Wie der Essener Bildungsforscher Klaus Klemm im Auftrag der Stiftung errechnet hat, geben die Bundesländer jährlich 931 Millionen Euro für schulische Ehrenrunden aus. Die Berechnungen umfassen die zusätzlichen Personalausgaben in Schulen und Schulverwaltung, den laufenden Sachaufwand sowie Investitionsausgaben.
Einen nachhaltigen Effekt hat das Sitzenbleiben dabei nicht: Die empirische Forschung sehe höchstens im Wiederholerjahr eine Verbesserung der schulischen Leistung, heißt es in der Studie. Bereits im nächsten Schuljahr, in dem die Anforderungen neu und höher seien, würden die Leistungen wieder sinken. Auch die im Klassenverbund verbliebenen Schüler zeigten keine verbesserte Lernentwicklung.
„Jeder Schüler lernt anders, dieser Tatsache müssen wir stärker in unseren Schulen Rechnung tragen und Konzepte zur individuellen Förderung entwickeln“, sagte Dräger. Klassenwiederholungen sollten daher eine Ausnahme sein, beispielsweise für den Fall langwieriger Erkrankungen.
Beliebte pädagogische Maßnahme
Noch ist das Sitzenbleiben in Deutschland allerdings eine beliebte pädagogische Maßnahme. Im Schuljahr 2007/08 mussten laut Studie rund eine Viertelmillion der Schüler allgemeinbildender Schulen eine Ehrenrunde drehen. Früheren Pisa-Ergebnissen zufolge sind 23,1 Prozent aller 15-Jährigen im Verlauf ihrer Schulzeit mindestens einmal sitzengenlieben – so viel wie in keinem anderen Land.
Zwischen den Bundesländern gibt es bei der Wiederholerquote allerdings große Unterschiede. Während der Anteil der Sitzenbleiber in Baden-Württemberg im Untersuchungsjahr nur bei 1,7 Prozent lag, waren in Bayern rund 3,6 Prozent aller Schüler betroffen. Nach Angaben des bayerischen Kultusministerium beinhaltet die Zahl allerdings nicht nur die Pflichtwiederholer, sondern auch Schüler, die ein Schuljahr feiwillig erneut antreten. Die Durchschnittszahl der Pflichtwiederholer lag 2008/09 demnach bei weniger als zwei Prozent.
Wiederholerquote an Realschulen am höchsten
Insgesamt machen Realschulen am häufigsten Gebrauch von der Ehrenrunde. Hier lag die Quote 2007/08 bei 5 Prozent, in den Grundschulen dagegen nur bei 1,3 Prozent.

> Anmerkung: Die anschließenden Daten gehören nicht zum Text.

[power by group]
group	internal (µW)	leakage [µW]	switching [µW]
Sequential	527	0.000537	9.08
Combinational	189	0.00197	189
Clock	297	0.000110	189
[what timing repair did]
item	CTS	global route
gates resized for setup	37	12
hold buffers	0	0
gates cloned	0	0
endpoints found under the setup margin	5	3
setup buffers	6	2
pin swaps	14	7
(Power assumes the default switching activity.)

Sitzenbleiben ist auch in den Köpfen vieler Eltern und Lehrer nach wie vor ein fester Bestandteil des deutschen Schulsystems: Nach einer Forsa-Umfrage aus dem Jahr 2006 schätzen laut Bertelsmann 66 Prozent der Deutschen das Sitzenbleiben als sinnvoll ein und wollen es als pädagogische Maßnahme beibehalten.
Der bayerische Kultusminister Ludwig Spaenle erklärte, das Wiederholen ganz abzuschaffen, erscheine wenig sinnvoll. Es gebe Situationen, in denen bei einzelnen Schülern so große Lücken an Wissen und Kompetenzen vorlägen, dass sie die Jahrgangsstufe noch einmal nachholen sollten. Ziel sei es allerdings, die Zahl der Pflichtwiederholer in Bayern weiter zu senken.